Another school decided to teach the Holocaust despite anti-semitic [sic] sentiment among students, but avoided the Crusades as “their balanced treatment of the topic would have directly challenged what was taught in some local mosques.”

The report, Teaching Emotive and Controversial History, also revealed that one school was challenged by Christian parents for teachers’ treatment of the Arab-Israeli conflict.

A DfES spokesman said: “It’s up to schools to make a judgment on non-compulsory parts of the national curriculum. It is a broad framework and there is scope for schools to make their own decisions.”

Teaching of the Holocaust is expected to become compulsory under the new national curriculum from next year.

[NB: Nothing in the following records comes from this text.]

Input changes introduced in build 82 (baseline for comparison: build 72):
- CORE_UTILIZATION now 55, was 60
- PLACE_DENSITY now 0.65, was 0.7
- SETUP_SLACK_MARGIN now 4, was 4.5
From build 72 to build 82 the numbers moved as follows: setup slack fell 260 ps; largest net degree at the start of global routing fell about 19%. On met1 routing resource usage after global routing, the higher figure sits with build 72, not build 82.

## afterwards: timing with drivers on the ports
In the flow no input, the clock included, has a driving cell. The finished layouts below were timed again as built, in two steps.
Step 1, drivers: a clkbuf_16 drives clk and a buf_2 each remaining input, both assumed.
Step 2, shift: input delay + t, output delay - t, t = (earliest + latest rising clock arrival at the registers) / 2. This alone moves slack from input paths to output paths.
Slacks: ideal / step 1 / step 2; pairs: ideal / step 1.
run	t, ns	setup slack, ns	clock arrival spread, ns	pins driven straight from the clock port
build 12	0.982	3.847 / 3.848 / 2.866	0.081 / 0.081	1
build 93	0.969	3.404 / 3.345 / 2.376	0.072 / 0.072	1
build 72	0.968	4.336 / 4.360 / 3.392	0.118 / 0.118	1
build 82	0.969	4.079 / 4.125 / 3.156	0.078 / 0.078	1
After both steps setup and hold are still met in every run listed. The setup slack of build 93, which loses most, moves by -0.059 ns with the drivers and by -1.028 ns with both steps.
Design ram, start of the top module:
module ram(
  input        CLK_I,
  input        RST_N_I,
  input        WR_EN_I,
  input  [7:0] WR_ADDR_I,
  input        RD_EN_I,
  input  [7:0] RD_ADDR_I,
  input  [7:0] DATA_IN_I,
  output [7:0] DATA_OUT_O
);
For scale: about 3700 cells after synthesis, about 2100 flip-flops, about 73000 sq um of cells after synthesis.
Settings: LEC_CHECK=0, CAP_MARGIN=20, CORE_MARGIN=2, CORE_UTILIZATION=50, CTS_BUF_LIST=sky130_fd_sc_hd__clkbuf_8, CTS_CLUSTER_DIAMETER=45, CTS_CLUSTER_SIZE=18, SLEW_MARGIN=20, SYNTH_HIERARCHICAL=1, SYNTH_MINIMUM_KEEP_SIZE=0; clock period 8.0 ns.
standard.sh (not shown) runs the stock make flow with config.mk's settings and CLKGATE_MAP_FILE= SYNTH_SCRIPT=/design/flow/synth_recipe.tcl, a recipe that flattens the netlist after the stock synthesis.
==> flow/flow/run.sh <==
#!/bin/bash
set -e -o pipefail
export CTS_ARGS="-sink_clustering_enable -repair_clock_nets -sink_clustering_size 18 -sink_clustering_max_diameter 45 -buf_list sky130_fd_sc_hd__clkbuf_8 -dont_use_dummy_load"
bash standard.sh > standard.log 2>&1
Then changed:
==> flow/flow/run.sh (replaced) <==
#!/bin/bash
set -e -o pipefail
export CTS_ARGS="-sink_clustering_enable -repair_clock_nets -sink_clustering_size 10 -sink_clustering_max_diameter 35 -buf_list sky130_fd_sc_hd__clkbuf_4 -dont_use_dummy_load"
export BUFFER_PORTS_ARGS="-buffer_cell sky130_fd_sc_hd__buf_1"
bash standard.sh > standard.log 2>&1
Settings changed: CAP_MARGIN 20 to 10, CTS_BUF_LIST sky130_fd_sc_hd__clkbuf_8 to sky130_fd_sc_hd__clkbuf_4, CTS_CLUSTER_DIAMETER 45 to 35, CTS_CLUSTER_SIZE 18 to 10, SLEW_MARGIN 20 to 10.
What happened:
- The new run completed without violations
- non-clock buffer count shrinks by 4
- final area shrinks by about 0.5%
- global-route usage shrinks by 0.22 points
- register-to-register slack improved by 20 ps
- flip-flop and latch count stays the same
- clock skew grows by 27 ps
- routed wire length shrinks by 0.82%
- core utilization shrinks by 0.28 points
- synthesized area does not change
Background: an optimization exercise with open tools, aiming at small area. Do not read the settings as production practice.
The clock input has no modelled driver; a real chip could not lean on it and would need a root buffer or a full tree.

## 01-15
==> flow/design.v <==
module digital_lock #(
	parameter	width = 4,
	parameter	tick_cycles = 250
)(
	input				clock,
	input				reset,
	input		[3:0]	key,
	output	reg	[6:0]	HEX0,
	output	reg	[6:0]	HEX1,
	output	reg	[6:0]	HEX2,
	output	reg	[6:0]	HEX3,
	output	reg	[6:0]	HEX4,
	output	reg	[6:0]	HEX5,
	output	reg			LOCK_STATE,
	output	reg			UNLOCK_STATE,
	output	reg			ORIGIN_STATE,
	output	reg			SECOND_STATE,
	output	reg			THIRD_STATE
);
localparam	UNLOCKED	= 3'b000;
localparam	UNLOCKED_ERR	= 3'b001;
localparam	LOCKED	= 3'b101;
localparam	LOCKING	= 3'b011;
localparam	ORIGIN	= 3'b100;
localparam	UNLOCKING	= 3'b111;
localparam	SECOND	= 3'b010;
localparam	THIRD	= 3'b110;
localparam	C0 = 3'b000;
localparam	C1 = 3'b001;
localparam	C2 = 3'b100;
localparam	C3 = 3'b101;
localparam	C4 = 3'b110;
localparam	C5 = 3'b011;
localparam	C6 = 3'b010;
localparam	C7 = 3'b111;
localparam	D0 = 2'b00;
localparam	D1 = 2'b01;
localparam	D2 = 2'b11;
localparam	D3 = 2'b10;
reg	[2:0]	state;
reg	[3:0]	key_last;
reg	[7:0]	counter;
reg	[2:0]	t_h;
reg	[2:0]	cnt_o, cnt_b;	 
reg	[7:0]	pw_o, pw_b;		 
reg			t_e;
reg	[3:0]	shown;			 
wire	[3:0]	press = key_last & ~key;
wire			any_press = |press;
wire	[1:0]	digit = press[0] ? D0 : press[1] ? D1 : press[2] ? D2 : D3;
wire			tick = ~counter[7] & counter[6] & counter[5] & ~counter[4] & counter[3] & counter[2] & counter[0];
wire			in_o = (state[2] & ~state[1] & ~state[0]);
wire			in_b = (state[1] & ~state[0]);
wire			in_entry = (state[2] & ~state[0]) | (state[1] & ~state[0]);
wire			sel_b = (state[1]);
wire			in_s = (~state[2] & state[1] & ~state[0]);
wire	[2:0]	cnt = sel_b ? cnt_b : cnt_o;
wire			confirm = (cnt == C4) & press[1];
wire			timeout = (t_h[2] & ~t_h[1] & t_h[0]);
wire			enter = ~confirm & ~timeout & any_press;	 
wire			show = ~timeout & ~any_press;				 
reg		[2:0]	cnt_next;
always @(*)
	case (cnt)
		C0:	cnt_next = C1;
		C1:	cnt_next = C2;
		C2:	cnt_next = C3;
		C3:	cnt_next = C4;
		C4:	cnt_next = C5;
		C5:	cnt_next = C6;
		default:	cnt_next = C7;
	endcase
wire	[3:0]	wpos = {cnt == C3, cnt == C2, cnt == C1, cnt == C0};
wire	[3:0]	spos = {cnt == C4, cnt == C3, cnt == C2, cnt == C1};
wire	[7:0]	pw_shown = ORIGIN_STATE ? pw_o : pw_b;
wire			match = (pw_shown == pw_o);
integer k;
always @(posedge clock) begin
	key_last	<= key;
	if (!reset) begin
		cnt_o	<= C0;
		cnt_b	<= C0;
	end
	else if (confirm) begin
		if (in_o) cnt_o <= C0;
		if (in_b) cnt_b <= C0;
	end
	else if (enter) begin
		if (in_o) cnt_o <= cnt_next;
		if (in_b) cnt_b <= cnt_next;
	end
	for (k = 0; k < 4; k = k + 1)
		if (enter & wpos[k]) begin
			if (in_o) pw_o[2*k +: 2] <= digit;
			if (in_b) pw_b[2*k +: 2] <= digit;
		end
	if (!in_entry | confirm)
		t_h		<= 3'b111;
	else if (tick)
		t_h		<= {t_h[1:0], ~(t_h[0] | t_h[2])};
	if (!reset | tick)
		counter	<= 8'd127;
	else
		counter	<= {counter[6:0], ~(counter[7] ^ (counter[0] & counter[4]))};
	if (!in_entry | confirm | (show & (cnt == C7)))
		shown	<= 4'b0000;
	else if (show)
		shown	<= shown | spos;
	LOCK_STATE		<= !reset | (state[2] & ~state[1] & state[0]);
	UNLOCK_STATE	<= !reset | (~state[2] & ~state[1]);
	ORIGIN_STATE	<= !reset | (state[2] & ~state[1] & ~state[0]);
	SECOND_STATE	<= !reset | (~state[2] & state[1]);
	THIRD_STATE		<= !reset | (state[2] & state[1]);
	if (!reset) begin
		state	<= UNLOCKED;
		t_e		<= 1'b0;
	end
	else case (state)
		UNLOCKED, UNLOCKED_ERR: if (press[0])
			state	<= ORIGIN;
		LOCKED: if (press[3])
			state	<= THIRD;
		ORIGIN: if (confirm)
			state	<= SECOND;
		else if (timeout)
			state	<= UNLOCKED;
		SECOND: if (confirm)
			state	<= LOCKING;
		else if (timeout)
			state	<= UNLOCKED;
		THIRD: if (confirm)
			state	<= UNLOCKING;
		else if (timeout)
			state	<= LOCKED;
		LOCKING:
			state	<= match ? LOCKED : UNLOCKED_ERR;
		UNLOCKING: if (match)
			state	<= UNLOCKED;
		else begin
			state	<= LOCKED;
			t_e		<= 1'b1;
		end
	endcase
end
wire		m_u = UNLOCK_STATE & ((~state[2] & ~state[0]));	 
wire		m_lck = LOCK_STATE & ((~state[1]));	 
wire		m_e = (UNLOCK_STATE & ((state[0]))) | (m_lck & t_e);	 
wire		m_l = m_lck & ~t_e;								 
function [6:0] lit;
	input [1:0] x;
	case (x)
		D0: lit = ~7'b1111001;
		D1: lit = ~7'b0100100;
		D2: lit = ~7'b0110000;
		D3: lit = ~7'b0011001;
	endcase
endfunction
wire	[6:0]	l5 = {7{shown[0]}} & lit(pw_shown[1:0]);
wire	[6:0]	l4 = {7{shown[1]}} & lit(pw_shown[3:2]);
wire	[6:0]	l3 = {7{shown[2]}} & lit(pw_shown[5:4]);
wire	[6:0]	l2 = {7{shown[3]}} & lit(pw_shown[7:6]);
wire			m_any = m_e | m_u | m_l;
always @(*) begin
	HEX5 = ~(l5 | {m_e, m_any, m_any, m_any, m_u, m_u, m_e});
	HEX4 = ~(l4 | {m_any, 1'b0, m_any, m_l, m_u | m_l, 1'b0, 1'b0});
	HEX3 = ~(l3 | {m_e | m_l, m_u, m_any, m_u | m_l, 1'b0, 1'b0, 1'b0});
	HEX2 = ~(l2 | {m_any, m_l, m_any, m_any, m_e | m_u, m_l, 1'b0});
	HEX1 = ~{m_e | m_u, 1'b0, m_e | m_u, m_u, 3'b000};
	HEX0 = ~{m_u, m_u, m_u, m_u, 1'b0, m_u, 1'b0};
end
endmodule
Settings: LEC_CHECK=0, CAP_MARGIN=20, CORE_MARGIN=2, CORE_UTILIZATION=40, SLEW_MARGIN=20; clock period 10.0 ns.
standard.sh (not shown) runs the stock make flow with config.mk's settings and CLKGATE_MAP_FILE= SYNTH_SCRIPT=/design/flow/synth_recipe.tcl, a recipe that flattens the netlist after the stock synthesis.
==> flow/flow/run.sh <==
#!/bin/bash
# Standard layout (the standard.sh on ORFS), with three changes:
#  - before global placement every logic cell gets the smallest drive
#    strength of its kind (flow/downsize.tcl); repair_design in the
#    placement step sizes up again where needed;
#  - the port buffers are the smallest buffer (sky130_fd_sc_hd__buf_1);
#  - the clock tree is a few sky130_fd_sc_hd__clkbuf_8, each at the centre
#    of a cluster of registers it drives, all driven by the clock port
#    (flow/cts_pre.tcl builds it before the CTS step and turns
#    clock_tree_synthesis into a no-op); the rest of the CTS step (timing
#    repair, legalisation) runs as usual.
# The tools' output goes to standard.log; ORFS keeps its per-step logs
# under orfs/logs.
set -uo pipefail
export BUFFER_PORTS_ARGS="-buffer_cell sky130_fd_sc_hd__buf_1"
export PRE_GLOBAL_PLACE_TCL="$PWD/flow/downsize.tcl"
export PRE_CTS_TCL="$PWD/flow/cts_pre.tcl"
bash standard.sh > standard.log 2>&1
Other scripts of this flow, unchanged in this note and not shown: flow/flow/cts_pre.tcl, flow/flow/downsize.tcl
## Diff of input files: 07-05 against 01-15
diff --git a/flow/design.v b/flow/design.v
--- a/flow/design.v
+++ b/flow/design.v
@@ -23,18 +23,18 @@
 localparam	LOCKING	= 3'b011;
 localparam	ORIGIN	= 3'b100;
 localparam	UNLOCKING	= 3'b111;
 localparam	SECOND	= 3'b010;
 localparam	THIRD	= 3'b110;
-localparam	C0 = 3'b000;
+localparam	C0 = 3'b111;
 localparam	C1 = 3'b001;
-localparam	C2 = 3'b100;
-localparam	C3 = 3'b101;
-localparam	C4 = 3'b110;
-localparam	C5 = 3'b011;
-localparam	C6 = 3'b010;
-localparam	C7 = 3'b111;
+localparam	C2 = 3'b011;
+localparam	C3 = 3'b010;
+localparam	C4 = 3'b101;
+localparam	C5 = 3'b110;
+localparam	C6 = 3'b000;
+localparam	C7 = 3'b100;
 localparam	D0 = 2'b00;
 localparam	D1 = 2'b01;
 localparam	D2 = 2'b11;
 localparam	D3 = 2'b10;
 reg	[2:0]	state;
@@ -46,19 +46,19 @@
 reg			t_e;
 reg	[3:0]	shown;			 
 wire	[3:0]	press = key_last & ~key;
 wire			any_press = |press;
 wire	[1:0]	digit = press[0] ? D0 : press[1] ? D1 : press[2] ? D2 : D3;
-wire			tick = ~counter[7] & counter[6] & counter[5] & ~counter[4] & counter[3] & counter[2] & counter[0];
+wire			tick = counter[7] & counter[6] & counter[5] & counter[4] & counter[3] & ~counter[1] & ~counter[0];
 wire			in_o = (state[2] & ~state[1] & ~state[0]);
 wire			in_b = (state[1] & ~state[0]);
 wire			in_entry = (state[2] & ~state[0]) | (state[1] & ~state[0]);
 wire			sel_b = (state[1]);
 wire			in_s = (~state[2] & state[1] & ~state[0]);
 wire	[2:0]	cnt = sel_b ? cnt_b : cnt_o;
 wire			confirm = (cnt == C4) & press[1];
-wire			timeout = (t_h[2] & ~t_h[1] & t_h[0]);
+wire			timeout = (~t_h[2] & ~t_h[0]);
 wire			enter = ~confirm & ~timeout & any_press;	 
 wire			show = ~timeout & ~any_press;				 
 reg		[2:0]	cnt_next;
 always @(*)
 	case (cnt)
@@ -93,17 +93,17 @@
 		if (enter & wpos[k]) begin
 			if (in_o) pw_o[2*k +: 2] <= digit;
 			if (in_b) pw_b[2*k +: 2] <= digit;
 		end
 	if (!in_entry | confirm)
-		t_h		<= 3'b111;
+		t_h		<= 3'b100;
 	else if (tick)
-		t_h		<= {t_h[1:0], ~(t_h[0] | t_h[2])};
+		t_h		<= {t_h[1:0], ~(t_h[0] & t_h[2])};
 	if (!reset | tick)
-		counter	<= 8'd127;
+		counter	<= 8'd0;
 	else
-		counter	<= {counter[6:0], ~(counter[7] ^ (counter[0] & counter[4]))};
+		counter	<= {counter[6:0], counter[7] ^ (~(counter[0] & counter[4]))};
 	if (!in_entry | confirm | (show & (cnt == C7)))
 		shown	<= 4'b0000;
 	else if (show)
 		shown	<= shown | spos;
 	LOCK_STATE		<= !reset | (state[2] & ~state[1] & state[0]);
Results
[07-05] clock slew seen by the registers of the worst setup and hold paths rose 0.02 ns relative to 01-15
Diff 01-15 -> 07-05: area share of and/or/nand/nor cells after synthesis dropped 0.62 points; synthesized cell count dropped 28; layout overhead on the synthesized area climbed 3.9 points.
The total length of routed met3 wires in 07-05 sits about 40% above the value recorded for 01-15.
No functional check of the RTL was part of any run of this note. No run of this note takes its clock network from TritonCTS; it comes from the design's own scripts or RTL.

port drivers added, routing unchanged:
Ports are ideal in the flow. The routed layouts listed here were re-timed in OpenROAD.
Step 1: set_driving_cell puts a clkbuf_16 on clock and a buf_2 on each other input, an assumption about the parent block.
Step 2 also shifts input and output timing later by t, the mid clock arrival at the registers, as if the neighbouring blocks saw the same clock.
Three values: ideal, step 1, step 2; two values: the first two.
run	t (ns)	setup WS [ns]	clock arrival spread, ns	worst slew at a driven data input, ns
01-15	0.204	6.104 / 6.055 / 6.259	0.008 / 0.008	0.03
07-05	0.197	5.999 / 5.949 / 6.146	0.043 / 0.044	0.03
After both steps every run listed still meets setup and hold.
This is an optimization exercise on Yosys and OpenROAD, whose aim is small area, a short achievable clock period and few clock cycles, not a production implementation.
Where RTL was checked, it was by simulation tests only, not by an equivalence proof against the original.
No activity file was given, so power comes from the tool's default toggle rates.

## main
## gift_shop_part1
module gift_shop_part1(
    input clk,
    input rst,
    input [31:0] data_in,
    input valid_in,
    output ready,
    output reg finished,
    output [63:0] result
);
Size in the first run: about 3100 cells after synthesis, roughly 100 I/O pins, ~27000 µm² of cells after synthesis.
export LEC_CHECK = 0
export CAP_MARGIN = 20
export CORE_MARGIN = 2
export CORE_UTILIZATION = 40
export PLACE_DENSITY = 0.6
export SLEW_MARGIN = 20
create_clock -name core_clock -period 10.0 [get_ports {clk}]
run.sh (not shown) runs the stock make flow with config.mk's settings and CLKGATE_MAP_FILE= SYNTH_SCRIPT=/design/flow/synth_recipe.tcl, a recipe that flattens the netlist after the stock synthesis.
Changes in the feature branch relative to main:
Settings: SETUP_SLACK_MARGIN now 5, previously not set.
[summary]
[the feature branch] minimum setup slack after placement rose 0.50 ns relative to main. The feature branch against main: proportion of total power due to net switching has decreased; setup slack of the critical path after layout has increased. When the feature branch is measured against main, its clock power share turns out 3.2 points lower. Changes observed in the feature branch relative to main: wire length rose 7.5%; TritonCTS buffer count increased by 1 relative to the old numbers.
No functional check of the RTL was part of any run of this note.

========
## red
gift_shop_part1, a different RTL version from the one above (not shown whole).
Size in the first run: ~340 flip-flops, about 100 I/O pins, about 27000 um^2 of cells after synthesis.
clock: 10.0 ns
lec_check: 0
cap_margin: 20
core_margin: 2
core_utilization: 40
cts_buf_list: sky130_fd_sc_hd__clkbuf_4 sky130_fd_sc_hd__clkbuf_8
place_density: 0.6
setup_slack_margin: 5
slew_margin: 20
standard.sh (not shown) runs the stock make flow with config.mk's settings and CLKGATE_MAP_FILE= SYNTH_SCRIPT=/design/flow/synth_recipe.tcl, a recipe that flattens the netlist after the stock synthesis.
==> flow/flow/run.sh <==
#!/bin/bash
set -euo pipefail
bash standard.sh BUFFER_PORTS_ARGS="-buffer_cell sky130_fd_sc_hd__buf_1" SETUP_SLACK_MARGIN=5.7 finish > standard_make.log 2>&1
red finished all stages; the layout is clean.
Testbench counts of red, summed over its fixed seeds: cycles 6,976.
> inputs changed (red -> blue)
# red
export LEC_CHECK = 0
export CAP_MARGIN = 20
export CORE_MARGIN = 2
export CORE_UTILIZATION = 40
export CTS_BUF_LIST = sky130_fd_sc_hd__clkbuf_4 sky130_fd_sc_hd__clkbuf_8
export PLACE_DENSITY = 0.6
export SETUP_SLACK_MARGIN = 5
export SLEW_MARGIN = 20
create_clock -name core_clock -period 10.0 [get_ports {clk}]
# blue
export LEC_CHECK = 0
export CAP_MARGIN = 20
export CORE_MARGIN = 2
export CORE_UTILIZATION = 40
export PLACE_DENSITY = 0.6
export SETUP_SLACK_MARGIN = 5
export SLEW_MARGIN = 20
create_clock -name core_clock -period 10.0 [get_ports {clk}]
==> flow/flow/run.sh <==
#!/bin/bash
set -euo pipefail
bash standard.sh BUFFER_PORTS_ARGS="-buffer_cell sky130_fd_sc_hd__buf_2" SETUP_SLACK_MARGIN=5.7 finish > standard_make.log 2>&1
[summary]
blue finished every step from synthesis to the final layout, and the layout passed the timing, DRC and antenna checks.
On blue: final standard cell count with taps included and fillers excluded is 43 lower than what red gave.
From blue to red, sequential-to-total area share from yosys stat did not move at all.
Worst hold slack ends up higher on red.

========
== old ==
gift_shop_part1, a different RTL version from the one above (not shown whole).
Size: ~3000 cells after synthesis, ~330 flip-flops, ~29000 µm² of cells after synthesis.
clock: 10.0 ns
lec_check: 0
cap_margin: 20
core_margin: 2
core_utilization: 40
place_density: 0.6
setup_slack_margin: 5
slew_margin: 20
run.sh (not shown) runs the stock make flow with config.mk's settings and CLKGATE_MAP_FILE= SYNTH_SCRIPT=/design/flow/synth_recipe.tcl, a recipe that flattens the netlist after the stock synthesis.
Stock flow here: none of the scripts above is used.
Testbench counts of old, summed over its fixed seeds: cycles 7,040.
For new, these inputs were changed with respect to old:
- a deleted SETUP_SLACK_MARGIN that had been 5
Findings:
Any difference in area taken by multi-input logic gates between old and new is small enough to ignore. Comparing old against new, there is no change at all in overall die height. Against old, maximum vdd drop in new rose slightly. Total setup buffers inserted after CTS: new vs old identical. Diff old..new | multi-input gate share of the layout cell area | negligible. On sequential share of layout area, old tracks new almost exactly. new has post-layout minimum cycle time above what old had. [compare] base=old new=new: sequential fraction of design power flat; post-route fraction of the period consumed by the critical path up 5.8 points; synthesis-to-layout area growth down 0.27 points; all-layer global routing usage flat.

========
v53:
RTL: one of the versions met above, not the one the previous note started from.
For scale: roughly 100 I/O pins, about 0.026 mm2 of cells after synthesis.
clock: 10.0 ns
lec_check: 0
cap_margin: 20
core_margin: 2
core_utilization: 40
place_density: 0.6
setup_slack_margin: 5
slew_margin: 20
standard.sh (not shown) runs the stock make flow with config.mk's settings and CLKGATE_MAP_FILE= SYNTH_SCRIPT=/design/flow/synth_recipe.tcl, a recipe that flattens the netlist after the stock synthesis.
==> flow/flow/run.sh <==
#!/bin/bash
set -euo pipefail
R=orfs/results/sky130hd/gift_shop_part1/base
CTS="-sink_clustering_enable -repair_clock_nets -sink_clustering_size 25 -sink_clustering_max_diameter 100 -buf_list {sky130_fd_sc_hd__clkbuf_16} -dont_use_dummy_load"
KNOBS=(BUFFER_PORTS_ARGS="-buffer_cell sky130_fd_sc_hd__buf_1" SETUP_SLACK_MARGIN=5.7 CTS_ARGS="$CTS")
bash standard.sh "${KNOBS[@]}" synth > standard_synth.log 2>&1
cp $R/1_2_yosys.v $R/1_2_yosys.orig.v
python3 flow/polar.py $R/1_2_yosys.orig.v $R/1_2_yosys.v > polar.log 2>&1
rm -f $R/1_synth.odb
bash standard.sh "${KNOBS[@]}" finish > standard_make.log 2>&1
Other scripts of this flow, unchanged in this note and not shown: flow/flow/polar.py
Testbench counts of v53, summed over its fixed seeds: cycles 6,976.
Setup changes, v53 to v23
Settings: swapping 40 for 30 in CORE_UTILIZATION; swapping 0.6 for 0.5 in PLACE_DENSITY; putting CTS_BUF_LIST at sky130_fd_sc_hd__clkbuf_4 sky130_fd_sc_hd__clkbuf_8 where nothing was set.
==> flow/flow/run.sh <==
#!/bin/bash
set -euo pipefail
R=orfs/results/sky130hd/gift_shop_part1/base
KNOBS=(BUFFER_PORTS_ARGS="-buffer_cell sky130_fd_sc_hd__buf_1" SETUP_SLACK_MARGIN=5.7)
bash standard.sh "${KNOBS[@]}" synth > standard_synth.log 2>&1
cp $R/1_2_yosys.v $R/1_2_yosys.orig.v
python3 flow/polar.py $R/1_2_yosys.orig.v $R/1_2_yosys.v > polar.log 2>&1
rm -f $R/1_synth.odb
bash standard.sh "${KNOBS[@]}" finish > standard_make.log 2>&1
## What came out
- In v23 the internal cell power turned out 17% higher than in v53.
- The area after synthesis of v23 and that of v53 are within noise of each other.
- Compared with v53, v23 shows a lower sequential share of layout area.
Setup changes, v23 to v45
Settings: an added CTS_CLUSTER_DIAMETER of 100; a change of CORE_UTILIZATION from 30 to 40; a change of PLACE_DENSITY from 0.5 to 0.6; an added CTS_CLUSTER_SIZE of 25; a change of CTS_BUF_LIST from sky130_fd_sc_hd__clkbuf_4 sky130_fd_sc_hd__clkbuf_8 to sky130_fd_sc_hd__clkbuf_16.
[summary]
In terms of final critical-path share of the clock period, v23 and v45 differ only marginally. Between v45 and v23, worst slack after detailed placement is higher for v45, v23 comes in under that. v45 ended up with a lower area added between synthesis and finish than v23 did. In the reports for v45 and v23, the larger share of post-route cells with drive strength above 1 belongs to v23. Relative to v23, placement-stage cell area has decreased by 420 um2 in v45. Routed wire in v45 totals less than in v23. Taking v23 as the reference, in v45 part of the total power dissipated in combinational logic has increased, overall overflow remaining after global route roughly the same. Looking only at CTS clock-pin slew for the worst setup and hold paths, and setting everything else aside, the higher value of v45 and v23 goes to v45. Core utilization of the finished layout, v45 and v23: smaller value in v23.
For v27, these inputs were changed with respect to v45:
Settings: CTS_CLUSTER_DIAMETER now 80, was 100; CTS_BUF_LIST now sky130_fd_sc_hd__clkbuf_8 sky130_fd_sc_hd__clkbuf_16, was sky130_fd_sc_hd__clkbuf_16; CTS_CLUSTER_SIZE now 20, was 25.
### Flow results
v27 — worst-margin pin slew 0.015 ns higher, v45 as reference. Clock period minus worst slack across v27 and v45: no real change. Looking at worst hold margin, v27 sits 0.0051 ns lower than v45 does. When v27 is measured against v45, its clock share of power turns out 2.5 points higher. Side by side, cell area turned out higher in v27 than in v45. Summary: with v45 as the reference, leakage power in v27 moved up slightly.

## re-timing with driven ports
In the flow no input, the clock included, has a driving cell. The finished layouts below were timed again as built, in two steps.
Step 1: set_driving_cell puts a clkbuf_16 on clk and a buf_2 on each other input, an assumption about the parent block.
Step 2 adds t to the input delays and takes it off the output delays; t is the mean of the earliest and latest rising clock arrival at the registers after step 1. Input paths then give back, and output paths get back, about the clock's delay inside the block.
Slacks: ideal ports / drivers / drivers and shift; pairs: ideal ports / drivers.
run | t (ns) | setup slack, ns | pins driven straight from the clock port
main | 0.601 | 1.239 / 1.239 / 1.239 | 1
the feature branch | 0.623 | 2.666 / 2.666 / 2.666 | 1
red | 0.719 | 5.721 / 5.673 / 5.165 | 1
blue | 0.621 | 5.723 / 5.672 / 5.258 | 1
old | 0.633 | 5.127 / 5.082 / 4.819 | 1
new | 0.633 | 4.546 / 4.513 / 4.513 | 1
v53 | 0.585 | 5.731 / 5.681 / 5.248 | 1
v23 | 0.712 | 5.734 / 5.679 / 5.190 | 1
v45 | 0.595 | 5.731 / 5.681 / 5.313 | 1
v27 | 0.603 | 5.731 / 5.679 / 5.244 | 1
After both steps setup and hold are still met in every run listed. The setup slack of red, which loses most, moves by -0.048 ns with the drivers and by -0.556 ns with both steps.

...The very notion of pretending that a significant historical occurrence never happened is frightening. Knowing that such a move is being done in a school setting in an effort to appease an extremist segment of the population that chooses to not live in the real world is even worse.

...Simply because many Muslims choose to be propagators of bigotry and ignorance doesn’t change history; it doesn’t mean that millions of innocent Jews weren’t executed from the early-1930s to the mid-1940s in Europe.

...It has become common to hear criticism of the United States’ education system for various reasons, but at least the U.S. system doesn’t cater to an anti-Semitic movement that would make Adolf Hitler proud.